Welcome to CrystalSim — the world's first interactive semiconductor crystal simulator. Before we dive into building anything, let's understand what this tool is and why it matters.
CrystalSim was built to test a bold idea: what if we could solve the biggest problem in computing — the slowing of Moore's Law — by using crystals instead of traditional silicon? Over the next 36 lessons, you'll learn exactly what that means.
The simulator lets you do four things: explore crystal materials and their physics properties, build virtual transistors by dragging and dropping components, watch electricity flow through your designs in real-time, and test your chips against real-world benchmarks.
The Seven Modules
CrystalSim is organized into seven interconnected modules. The Dashboard shows the big picture — Moore's Law and where computing stands today. The Crystal Lab lets you explore eight different crystal materials and compare their properties. The Transistor Sim lets you model different transistor designs. The Piezo Engine shows how crystals convert stress into electricity. The EM Coupling engine models how electromagnetic waves interact with crystals. The Scaling Laws dashboard projects how crystal technology could grow over time. And the Research Library catalogs the real published science behind everything.

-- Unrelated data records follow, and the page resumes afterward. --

This is an optimization exercise on Yosys and OpenROAD, whose aim is small area, a short achievable clock period and few clock cycles per item, not a production implementation. In this exercise RTL edits were held to simulation tests only and were not proved equivalent to the original. Power is estimated from default activity; no workload was simulated.

`flow/run.sh`:
```
#!/bin/bash
# synth_recipe.tcl (not shown) runs the flow's synth.tcl, then flattens the netlist and writes it again
# the make line also repeats each setting of config.mk as NAME=value (left out here)
make -C /OpenROAD-flow-scripts/flow DESIGN_CONFIG=/design/flow/config.mk WORK_HOME=/design/flow/orfs CLKGATE_MAP_FILE= SYNTH_SCRIPT=/design/flow/synth_recipe.tcl finish
```
`flow/config.mk`:
```
export PLATFORM = sky130hd
export DESIGN_NAME = bicubic_resampler
export DESIGN_NICKNAME = bicubic_resampler
export VERILOG_FILES = /design/flow/design.v
export SDC_FILE = /design/flow/constraint.sdc
export NUM_CORES = 4
export LEC_CHECK = 0
export ABC_CLOCK_PERIOD_IN_PS = 4000
export CAP_MARGIN = 20
export CORE_MARGIN = 2
export CORE_UTILIZATION = 40
export SETUP_SLACK_MARGIN = 5
export SLEW_MARGIN = 20
```
`flow/constraint.sdc`:
```
create_clock -name core_clock -period 10.0 [get_ports {CLK}]
set_input_delay 2.0000 -clock core_clock [delete_from_list [all_inputs] [get_ports {CLK}]]
set_output_delay 2.0000 -clock core_clock [all_outputs]
set_load 0.01 [all_outputs]
```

You don't need any prior science or engineering knowledge. Every concept is explained from scratch with plain-language analogies. By the end of this learning center, you'll be able to design a crystal-based computer chip, run tests on it, and explain the science behind why it works.
In the next lesson, we'll answer the most fundamental question: what actually is a semiconductor?
- CrystalSim is the world's first interactive semiconductor crystal simulator.
- It exists to test whether crystals can solve the slowing of Moore's Law.
- You explore materials, build virtual transistors, watch electrons flow, and benchmark designs.
- Like a flight simulator, it lets you crash as many designs as you want — safely, in your browser.